Amid all the excitement surrounding the new baby Lancia (the Appia) and the sensation of the Bertone BAT Alfa Romeo concept cars, the understated two-door Aurelia on the Allemano stand must have struggled to capture visitors' attention at Turin in 1953.
Allemano produced a sister pillarless fourdoor Aurelia along the same lines: both were one-offs, and would remain so. This Allemano Aurelia B53 was merely one of dozens of concepts and proposals you could have seen at Italy's premier automobile salon, in perhaps Turin's most frenzied period of creativity.
It was a city whose prosperity was largely based on a local ability to transform sheets of mild steel into attractive shapes. Labour was still relatively cheap, and hammer-wielding abilities were in the blood of the local talent, descendants of those who had fashioned Roman swords and armour centuries before.

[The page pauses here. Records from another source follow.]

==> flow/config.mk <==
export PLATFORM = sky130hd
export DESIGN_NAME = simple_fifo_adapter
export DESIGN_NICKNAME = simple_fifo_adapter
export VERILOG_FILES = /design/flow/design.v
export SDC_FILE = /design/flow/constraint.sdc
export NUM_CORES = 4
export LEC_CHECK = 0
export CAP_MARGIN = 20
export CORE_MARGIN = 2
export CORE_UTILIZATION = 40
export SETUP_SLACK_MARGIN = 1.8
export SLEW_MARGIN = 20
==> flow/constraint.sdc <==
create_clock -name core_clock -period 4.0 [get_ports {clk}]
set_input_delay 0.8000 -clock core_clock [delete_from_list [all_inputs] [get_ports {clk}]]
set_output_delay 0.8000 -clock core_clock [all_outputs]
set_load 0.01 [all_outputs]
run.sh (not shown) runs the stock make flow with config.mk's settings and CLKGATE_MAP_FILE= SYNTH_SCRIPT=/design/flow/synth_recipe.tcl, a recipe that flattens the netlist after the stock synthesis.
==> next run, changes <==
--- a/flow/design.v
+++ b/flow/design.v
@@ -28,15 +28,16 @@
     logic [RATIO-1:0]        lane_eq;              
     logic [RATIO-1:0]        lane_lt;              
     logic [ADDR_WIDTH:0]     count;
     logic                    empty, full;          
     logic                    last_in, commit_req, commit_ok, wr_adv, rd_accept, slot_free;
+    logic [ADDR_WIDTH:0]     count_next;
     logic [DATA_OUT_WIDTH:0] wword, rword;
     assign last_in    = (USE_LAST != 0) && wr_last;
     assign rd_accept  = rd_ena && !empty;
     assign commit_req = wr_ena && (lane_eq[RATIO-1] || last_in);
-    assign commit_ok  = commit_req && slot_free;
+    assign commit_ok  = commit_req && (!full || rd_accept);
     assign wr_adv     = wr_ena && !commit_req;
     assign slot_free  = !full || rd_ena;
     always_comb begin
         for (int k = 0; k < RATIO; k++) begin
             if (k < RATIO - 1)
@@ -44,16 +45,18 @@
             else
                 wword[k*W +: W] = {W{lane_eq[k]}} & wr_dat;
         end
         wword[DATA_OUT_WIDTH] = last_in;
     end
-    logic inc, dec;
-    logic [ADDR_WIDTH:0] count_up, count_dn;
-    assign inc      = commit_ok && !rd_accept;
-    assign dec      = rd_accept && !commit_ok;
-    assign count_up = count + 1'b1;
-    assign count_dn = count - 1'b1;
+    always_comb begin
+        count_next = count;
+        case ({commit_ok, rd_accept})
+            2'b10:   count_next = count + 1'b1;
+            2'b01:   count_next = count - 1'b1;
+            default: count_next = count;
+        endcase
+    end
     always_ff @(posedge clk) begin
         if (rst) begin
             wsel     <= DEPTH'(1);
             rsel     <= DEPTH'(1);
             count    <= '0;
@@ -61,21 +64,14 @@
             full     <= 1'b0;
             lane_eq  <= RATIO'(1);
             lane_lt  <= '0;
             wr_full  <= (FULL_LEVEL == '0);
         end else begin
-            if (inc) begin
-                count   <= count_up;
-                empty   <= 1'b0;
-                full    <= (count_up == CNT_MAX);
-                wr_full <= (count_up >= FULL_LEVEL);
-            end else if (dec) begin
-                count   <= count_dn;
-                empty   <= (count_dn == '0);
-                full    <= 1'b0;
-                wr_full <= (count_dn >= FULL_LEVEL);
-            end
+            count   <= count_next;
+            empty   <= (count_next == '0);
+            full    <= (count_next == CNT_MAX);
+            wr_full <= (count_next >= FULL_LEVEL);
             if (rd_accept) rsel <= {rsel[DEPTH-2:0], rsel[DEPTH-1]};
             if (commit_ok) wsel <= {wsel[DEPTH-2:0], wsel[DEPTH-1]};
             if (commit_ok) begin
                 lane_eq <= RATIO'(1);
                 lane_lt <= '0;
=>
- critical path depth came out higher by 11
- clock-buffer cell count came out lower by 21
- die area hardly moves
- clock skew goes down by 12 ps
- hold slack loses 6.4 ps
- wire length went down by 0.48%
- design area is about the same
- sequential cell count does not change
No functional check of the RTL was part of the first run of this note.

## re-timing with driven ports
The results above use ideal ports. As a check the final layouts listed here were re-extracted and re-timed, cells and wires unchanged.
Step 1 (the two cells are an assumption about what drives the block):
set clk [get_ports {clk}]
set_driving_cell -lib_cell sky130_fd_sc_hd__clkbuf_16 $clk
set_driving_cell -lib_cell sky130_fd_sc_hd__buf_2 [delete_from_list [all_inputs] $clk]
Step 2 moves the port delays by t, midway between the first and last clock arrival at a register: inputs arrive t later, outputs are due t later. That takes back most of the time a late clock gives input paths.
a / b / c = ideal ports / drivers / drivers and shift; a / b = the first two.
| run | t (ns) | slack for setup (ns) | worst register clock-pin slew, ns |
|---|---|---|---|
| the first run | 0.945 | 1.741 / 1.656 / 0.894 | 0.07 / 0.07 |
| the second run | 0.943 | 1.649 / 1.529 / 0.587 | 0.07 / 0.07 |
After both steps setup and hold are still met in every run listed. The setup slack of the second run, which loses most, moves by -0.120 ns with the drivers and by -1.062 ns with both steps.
Context: an optimization exercise on an open-source flow, tuned for small area, a short achievable clock period and few clock cycles per item. The choices shown serve that exercise and are no tape-out recipe. Only simulation tests tie the RTL to the original design; equivalence was not proved. Power figures rest on the tool's default switching activity, not on a simulated workload.

==> design.v <==
package ple_pkg;
	localparam int MAX_IDXW = 10;
	typedef enum logic [2:0] {
		OP_APPEND   = 3'd0,
		OP_INSERT   = 3'd1,
		OP_READ     = 3'd2,
		OP_DEL_LAST = 3'd3,
		OP_DEL_POS  = 3'd4
	} op_e_t;
	typedef enum logic [1:0] {
		ST_OK    = 2'd0,
		ST_EMPTY = 2'd1,
		ST_FULL  = 2'd2,
		ST_RANGE = 2'd3
	} status_e_t;
	typedef enum logic [1:0] {
		CMD_HOLD = 2'd0,
		CMD_INS  = 2'd1,
		CMD_DEL  = 2'd2
	} cell_cmd_e_t;
	typedef enum logic {
		FSM_IDLE = 1'b0,
		FSM_EVAL = 1'b1
	} fsm_e_t;
	typedef struct packed {
		cell_cmd_e_t          cmd;
		logic [MAX_IDXW-1:0]  pos;
	} cell_ctl_t;
	localparam int IN_W       = 40;
	localparam int IN_USER_W  = 3;
	localparam int OUT_W      = 104;
	localparam int OUT_USER_W = 2;
endpackage
module ple_cell #(
	parameter int IDX        = 0,
	parameter int DATA_WIDTH = 32
) (
	input  logic                  clk,
	input  logic                  arst_n,
	input  ple_pkg::cell_ctl_t    ctl,
	input  logic [DATA_WIDTH-1:0] word,
	input  logic                  prev_valid,
	input  logic [DATA_WIDTH-1:0] prev_data,
	input  logic                  next_valid,
	input  logic [DATA_WIDTH-1:0] next_data,
	output logic                  valid,
	output logic [DATA_WIDTH-1:0] data
);
	localparam logic [ple_pkg::MAX_IDXW-1:0] MY_IDX = ple_pkg::MAX_IDXW'(IDX);
	logic                  valid_q;
	logic [DATA_WIDTH-1:0] data_q;
	logic                  valid_d;
	logic [DATA_WIDTH-1:0] data_d;
	always_comb begin
		valid_d = valid_q;
		data_d  = data_q;
		unique case (ctl.cmd)
			ple_pkg::CMD_INS: begin
				if (MY_IDX > ctl.pos) begin
					valid_d = prev_valid;
					data_d  = prev_data;
				end else if (MY_IDX == ctl.pos) begin
					valid_d = 1'b1;
					data_d  = word;
				end
			end
			ple_pkg::CMD_DEL: begin
				if (MY_IDX >= ctl.pos) begin
					valid_d = next_valid;
					data_d  = next_data;
				end
			end
			default: begin
			end
		endcase
	end
	always_ff @(posedge clk or negedge arst_n) begin
		if (!arst_n) begin
			valid_q <= 1'b0;
		end else begin
			valid_q <= valid_d;
		end
	end
	always_ff @(posedge clk) begin
		data_q <= data_d;
	end
	assign valid = valid_q;
	assign data  = data_q;
endmodule
module positional_list_engine_core #(
	parameter int CAPACITY   = 16,
	parameter int DATA_WIDTH = 32
) (
	input  logic                            clk,
	input  logic                            arst_n,
	input  logic                            s_axis_tvalid,
	output logic                            s_axis_tready,
	input  logic [ple_pkg::IN_W-1:0]        s_axis_tdata,
	input  logic [ple_pkg::IN_USER_W-1:0]   s_axis_tuser,
	output logic                            m_axis_tvalid,
	input  logic                            m_axis_tready,
	output logic [ple_pkg::OUT_W-1:0]       m_axis_tdata,
	output logic [ple_pkg::OUT_USER_W-1:0]  m_axis_tuser
);
	localparam int IDXW = (CAPACITY > 1) ? $clog2(CAPACITY) : 1;
	localparam int CNTW = $clog2(CAPACITY + 1);
	localparam logic [15:0] CAP16 = 16'(CAPACITY);
	logic [2:0]            in_op;
	logic [4:0]            in_pos;
	logic [31:0]           in_value;
	logic [63:0]           value_ext;
	logic [DATA_WIDTH-1:0] in_word;
	logic [15:0]           pos16;
	logic [15:0]           cnt16;
	assign in_op     = s_axis_tuser[2:0];
	assign in_pos    = s_axis_tdata[4:0];
	assign in_value  = s_axis_tdata[36:5];
	assign value_ext = 64'(in_value);
	assign in_word   = value_ext[DATA_WIDTH-1:0];
	assign pos16     = 16'(in_pos);
	ple_pkg::fsm_e_t                state_q, state_d;
	logic [CNTW-1:0]       count_q, count_d;
	ple_pkg::status_e_t             status_q, status_d;
	logic                  rd_en_q, rd_en_d;
	logic [IDXW-1:0]       rpos_q;
	logic                  m_valid_q, m_valid_d;
	logic [ple_pkg::OUT_W-1:0]      m_data_q;
	logic [ple_pkg::OUT_USER_W-1:0] m_user_q;
	logic                  load_out;
	logic                  accept;
	ple_pkg::cell_ctl_t             ctl;
	logic [15:0]           tgt16;
	assign cnt16 = 16'(count_q);
	assign accept = s_axis_tvalid && s_axis_tready;
	always_comb begin
		status_d = ple_pkg::ST_OK;
		rd_en_d  = 1'b0;
		count_d  = count_q;
		tgt16    = cnt16;
		ctl.cmd  = ple_pkg::CMD_HOLD;
		ctl.pos  = '0;
		unique case (in_op)
			ple_pkg::OP_APPEND, ple_pkg::OP_INSERT: begin
				if (cnt16 >= CAP16) begin
					status_d = ple_pkg::ST_FULL;
				end else begin
					tgt16   = (in_op == ple_pkg::OP_APPEND || pos16 >= cnt16) ? cnt16 : pos16;
					ctl.cmd = ple_pkg::CMD_INS;
					count_d = count_q + CNTW'(1);
				end
			end
			ple_pkg::OP_READ: begin
				if (cnt16 == 16'd0) begin
					status_d = ple_pkg::ST_EMPTY;
				end else if (pos16 >= cnt16) begin
					status_d = ple_pkg::ST_RANGE;
				end else begin
					rd_en_d = 1'b1;
				end
			end
			ple_pkg::OP_DEL_LAST, ple_pkg::OP_DEL_POS: begin
				if (cnt16 == 16'd0) begin
					status_d = ple_pkg::ST_EMPTY;
				end else begin
					tgt16 = (in_op == ple_pkg::OP_DEL_LAST || pos16 >= cnt16) ?
						(cnt16 - 16'd1) : pos16;
					ctl.cmd = ple_pkg::CMD_DEL;
					count_d = count_q - CNTW'(1);
				end
			end
			default: begin
				status_d = ple_pkg::ST_RANGE;
			end
		endcase
		ctl.pos = tgt16[ple_pkg::MAX_IDXW-1:0];
		if (!accept) begin
			ctl.cmd = ple_pkg::CMD_HOLD;
		end
	end
	logic                  cell_valid [CAPACITY];
	logic [DATA_WIDTH-1:0] cell_data  [CAPACITY];
	for (genvar i = 0; i < CAPACITY; i++) begin : g_cell
		logic                  pv, nv;
		logic [DATA_WIDTH-1:0] pd, nd;
		if (i == 0) begin : g_head
			assign pv = 1'b0;
			assign pd = '0;
		end else begin : g_mid
			assign pv = cell_valid[i-1];
			assign pd = cell_data[i-1];
		end
		if (i == CAPACITY - 1) begin : g_tail
			assign nv = 1'b0;
			assign nd = '0;
		end else begin : g_body
			assign nv = cell_valid[i+1];
			assign nd = cell_data[i+1];
		end
		ple_cell #(
			.IDX        (i),
			.DATA_WIDTH (DATA_WIDTH)
		) u_cell (
			.clk        (clk),
			.arst_n     (arst_n),
			.ctl        (ctl),
			.word       (in_word),
			.prev_valid (pv),
			.prev_data  (pd),
			.next_valid (nv),
			.next_data  (nd),
			.valid      (cell_valid[i]),
			.data       (cell_data[i])
		);
	end
	logic [DATA_WIDTH-1:0] rd_word, last_word, first_word;
	logic [15:0]           last16;
	logic [IDXW-1:0]       last_idx;
	logic [63:0]           rd_ext, last_ext, first_ext;
	logic [15:0]           cnt_out16;
	assign last16   = cnt16 - 16'd1;
	assign last_idx = last16[IDXW-1:0];
	always_comb begin
		rd_word   = '0;
		last_word = '0;
		for (int i = 0; i < CAPACITY; i++) begin
			if (cell_valid[i] && rd_en_q && IDXW'(i) == rpos_q) begin
				rd_word = rd_word | cell_data[i];
			end
			if (cell_valid[i] && IDXW'(i) == last_idx) begin
				last_word = last_word | cell_data[i];
			end
		end
	end
	assign first_word = cell_valid[0] ? cell_data[0] : '0;
	assign rd_ext     = 64'(rd_word);
	assign last_ext   = 64'(last_word);
	assign first_ext  = 64'(first_word);
	assign cnt_out16  = 16'(count_q);
	always_comb begin
		state_d   = state_q;
		load_out  = 1'b0;
		m_valid_d = m_valid_q;
		if (m_valid_q && m_axis_tready) begin
			m_valid_d = 1'b0;
		end
		unique case (state_q)
			ple_pkg::FSM_IDLE: begin
				if (accept) begin
					state_d = ple_pkg::FSM_EVAL;
				end
			end
			ple_pkg::FSM_EVAL: begin
				if (!m_valid_q || m_axis_tready) begin
					load_out  = 1'b1;
					m_valid_d = 1'b1;
					state_d   = ple_pkg::FSM_IDLE;
				end
			end
			default: begin
				state_d = ple_pkg::FSM_IDLE;
			end
		endcase
	end
	assign s_axis_tready = (state_q == ple_pkg::FSM_IDLE);
	always_ff @(posedge clk or negedge arst_n) begin
		if (!arst_n) begin
			state_q   <= ple_pkg::FSM_IDLE;
			count_q   <= '0;
			m_valid_q <= 1'b0;
		end else begin
			state_q   <= state_d;
			m_valid_q <= m_valid_d;
			if (accept) begin
				count_q <= count_d;
			end
		end
	end
	always_ff @(posedge clk) begin
		if (accept) begin
			status_q <= status_d;
			rd_en_q  <= rd_en_d;
			rpos_q   <= pos16[IDXW-1:0];
		end
		if (load_out) begin
			m_data_q <= {3'b000, last_ext[31:0], first_ext[31:0], cnt_out16[4:0],
				rd_ext[31:0]};
			m_user_q <= status_q;
		end
	end
	assign m_axis_tvalid = m_valid_q;
	assign m_axis_tdata  = m_data_q;
	assign m_axis_tuser  = m_user_q;
endmodule
==> run.sh <==
#!/bin/bash
# synth_recipe.tcl (not shown) runs the flow's synth.tcl, then flattens the netlist and writes it again
# the make line also repeats each setting of config.mk as NAME=value (left out here)
make -C /OpenROAD-flow-scripts/flow DESIGN_CONFIG=/design/flow/config.mk WORK_HOME=/design/flow/orfs CLKGATE_MAP_FILE= SYNTH_SCRIPT=/design/flow/synth_recipe.tcl finish
==> config.mk <==
export PLATFORM = sky130hd
export DESIGN_NAME = positional_list_engine_core
export DESIGN_NICKNAME = positional_list_engine_core
export VERILOG_FILES = /design/flow/design.v
export SDC_FILE = /design/flow/constraint.sdc
export NUM_CORES = 4
export LEC_CHECK = 0
export CAP_MARGIN = 20
export CORE_MARGIN = 2
export CORE_UTILIZATION = 40
export SLEW_MARGIN = 20
==> constraint.sdc <==
create_clock -name core_clock -period 6.0 [get_ports {clk}]
set_input_delay 1.2000 -clock core_clock [delete_from_list [all_inputs] [get_ports {clk}]]
set_output_delay 1.2000 -clock core_clock [all_outputs]
set_load 0.01 [all_outputs]
==> run notes <==
Setup crit start kind=input port; FF+latch count, synth=645; core area=between 90,000 and 100,000 µm²; r2r worst-path depth=11; VDD IR max=between 0.4 and 0.5 mV; initial antenna violation count=5; post-DR vias/cell=~7.3; Layout Nets=~3,400; period utilisation layout=0.859; Net Sw Frac=0.416; 1st-pass router iterations=7; HPWL Detailed=between 90 and 100 mm; unrepaired setup endpoints after global routing=false; die width=roughly 310 µm; grt total ovfl=0; Worst path most repeated cell=o21ai_0; clock-pin slew on the worst setup and hold paths=roughly 60 ps; post-CTS resize count=0; yosys warns=19; Reg power frac=0.338; Syn Inst Count=between 3,000 and 4,000; CTS Sinks=645; FF-to-FF setup slack=between 1000 and 1500 ps; commonest non-fill, non-tap cell in the layout=edfxtp_1; Yosys top cell by area=edfxtp_1; leading cell types in the layout, fill and taps excluded=622 x edfxtp_1, 298 x nand2_1, 216 x a22o_1; Mean Syn Cell Area=approximately 11 µm²; hold depth=0; synth top area cells=edfxtp_1 50%, mux2i_1 5.2%, a221o_1 5.1%; crit path max fanout=between 60 and 70; Initial Util=0.405; final setup vio count=0; Clk pwr share=0.224; first-pass GRT wire length=~230 mm; Fmax achieved=0.194 GHz; P per Cell Area=between 400 and 500 nW/µm²; Initial DRC Count=around 5,800; CTS Buf Count=76; Hold Violations, Final=0; Net Switching=8.59 mW; CP startpoint=s_axis_tdata[0]; Yosys top cell area share=0.502; crit path DAT=~5500 ps; number of I/O port buffers=about 150; Slew @ Worst Pin=1280 ps; Routed Wire Length=164 mm; Setup crit end=g_cell[8].u_cell.data_q[12]; vias in the first global route=between 30,000 and 40,000; outcome=complete, no violations; critical path class=in -> reg; Pint=around 12 mW; max-slew violations=0; clock root cell=clkbuf_16; Worst EP required=6370 ps; Critical Path End Type=flip-flop; GP Congestion=around 0.91; Cell variety after synth=between 70 and 80; Max-slew headroom=0.147; min cycle time layout=slightly above 5000 ps; reg2reg start=count_q[1]; die area=between 90,000 and 100,000 µm²; WL per Instance=35.6 µm; H-tree levels=3; Clock Skew=between 15 and 20 ps; ys async rst share=0.0357; Skew-Pair Late Insertion Delay=about 660 ps; register area share after synthesis=0.518; hold_ws=429 ps; synthesis-to-layout area growth=15.3%; # IOs=approximately 160; Post-Syn Area=37,200 µm²; Post-CTS Hold Buffers=0; static leakage=roughly 15 nW; Post-DRT Antenna Nets=0; CTS tree=yes; slowest CP cell=a211oi_4; largest net degree at the start of global routing=approximately 140; critical path cell sequence=clkdlybuf4s50_1 -> inv_1 -> ha_1 -> nor2b_1 -> o21ai_0 -> a31oi_1 -> o21a_2 -> a211oi_4 -> nand2_4 -> buf_4 -> mux2i_1 -> o21ai_0; max cap viols=0; Post-synth EDFFs=around 620; path type of the worst min-delay path=reg -> reg; FP Rows=roughly 110; vias=33,600; GRT Overall Usage=0.336; top_reg_cell synth=edfxtp_1; DRC viols=0; setup_tns=0 ps; CTS max path bufs=3; setup repair bufs after CTS=0; max incr delay on CP=approximately 930 ps; layout cell share with drive strength beyond 1=0.105; die height=between 300 and 400 µm; combinational share of power=0.438; Layout fillers=around 8,500; reg2reg end=g_cell[8].u_cell.data_q[12]
## state kept, by name, indices dropped and copies added, names as in the netlist
| register | flops |
|---|---|
| g_cell.u_cell.data_q | 512 |
| m_axis_tdata | 101 |
| g_cell.u_cell.valid_q | 16 |
| count_q | 5 |
| rpos_q | 4 |
| m_user_q | 2 |
| status_q | 2 |
| m_valid_q | 1 |
| rd_en_q | 1 |
| state_q | 1 |
## synth_stat cells, types with 87 or more instances
cell / count
mux2i_1: 195
a22o_1: 216
nor3b_1: 97
clkbuf_1: 279
a221oi_1: 211
edfxtp_1: 622
o21ai_0: 158
a22oi_1: 87
a221o_1: 190
nand3_1: 128
nand2_1: 300
inv_1: 95
## critical path: cells and delay by family
kind / cells / cell delay, ps
buffers and inverters: 3 / 1200
AOI/OAI and AO/OA: 5 / 1820
muxes: 1 / 340
and+or+nand+nor: 2 / 470
adders and majority gates: 1 / 280
## worst min path at each step
stage	start	endpoint	slack [ps]
3_5_place_dp	status_q[0]	m_user_q[0]	410
3_3_place_gp	status_q[1]	m_user_q[1]	410
2_1_floorplan	status_q[0]	m_user_q[0]	400
6_report	status_q[0]	m_user_q[0]	430
4_1_cts	status_q[0]	m_user_q[0]	430
5_1_grt	status_q[0]	m_user_q[0]	450
## final cells by class
type                    count  area (µm²)  share of cell area
well taps                1243        1560              0.0363
diodes                      4        10.0            0.000233
inverters                  96         363             0.00846
flip-flops and latches    645       19300               0.449
multi-input cells        2186       16400               0.382
clock buffers              89        2020              0.0472
repair buffers            298        2930              0.0683
clock inverters            48         360             0.00841
## power groups by stage
stage	Clock [mW]	Sequential, mW	Combinational [mW]
after global routing	4.80	7.04	9.28
after floorplan	0	6.89	4.97
after detailed placement	0	7.03	8.62
after CTS	4.64	6.95	8.64
after global placement	0	7.04	8.49
final	4.62	6.98	9.05
## cell families (layout without fill, tap and decap cells)
kind of cell    after synthesis  in the layout  share of synthesized area
compound gates             1080           1080                      0.238
simple gates                879            879                      0.130
flops                       645            645                      0.518
buf+inv                     486            531                     0.0524
mux                         203            203                     0.0549
fa+ha+maj                    16             16                    0.00558
xor+xnor                      5              5                    0.00118
other cells                   1              7                   0.000101
## per-layer routing
metal | up-vias | wire (µm) | part of all wire | GRT usage
met5 | - | 0 | 0 | 0.00253
met4 | 0 | 12300 | 0.075 | 0.205
met3 | 790 | 24300 | 0.15 | 0.122
met2 | 3043 | 67500 | 0.41 | 0.479
met1 | 16300 | 60200 | 0.37 | 0.433
li1 | 13400 | - | - | -
## per-stage QoR
step | cells | area, µm² | power (mW) | worst slack [ps] | util
2_1_floorplan | 3317 | 37200 | 11.9 | 594 | -
3_3_place_gp | 4466 | 40400 | 15.5 | 402 | 0.440
3_5_place_dp | 4466 | 40400 | 15.7 | 456 | 0.440
4_1_cts | 4603 | 42800 | 20.2 | 1090 | 0.466
5_1_grt | 4605 | 42900 | 21.1 | 843 | 0.466
6_report | 4609 | 42900 | 20.6 | 849 | 0.466
Testbench counts, summed over its fixed seeds: cycles 24,008, items 12,000.

## port drivers added, routing unchanged
In the flow no input, the clock included, has a driving cell. The finished layout below was timed again as built, in two steps. Step 1 (the two cells are an assumption about what drives the block):
set clk [get_ports {clk}]
set_driving_cell -lib_cell sky130_fd_sc_hd__clkbuf_16 $clk
set_driving_cell -lib_cell sky130_fd_sc_hd__buf_2 [delete_from_list [all_inputs] $clk]
Step 2 adds t to the input delays and takes it off the output delays; t is the mean of the earliest and latest rising clock arrival at the registers after step 1. Input paths then give back, and output paths get back, about the clock's delay inside the block. Slacks: no drivers / after step 1 / after step 2; pairs: no drivers / after step 1.
shift t [ns]: 0.720
setup WS [ns]: 0.849 / 0.898 / 0.177
clock arrival spread, ns: 0.018 / 0.017
worst register clock-pin slew, ns: 0.07 / 0.07
worst slew at a driven data input, ns: 0.14
After both steps setup and hold are still met in this run. The setup slack of this run moves by +0.049 ns with the drivers and by -0.672 ns with both steps.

When you consider the Aurelia, you tend to think of Pinin Farina and its B20GT coupé and B24 Spider. Allemano, in contrast, is a mere footnote in the Aurelia story alongside the likes of Balbo, Boneschi and Viotti, although the latter did gain some fame as the factory-sanctioned maker of Aurelia station wagons.
Founded in 1928 by Serafino Allemano, the carrozzeria acquired a certain notoriety in the post-war years when it was working with Giovanni Michelotti. This Turin show Aurelia, chassis B531008, is one of the prolific stylist's many creations - Michelotti also did half a dozen (or possibly more) one-off or short-run Aurelia bodies with his regular long-term body-making partner, Alfredo Vignale.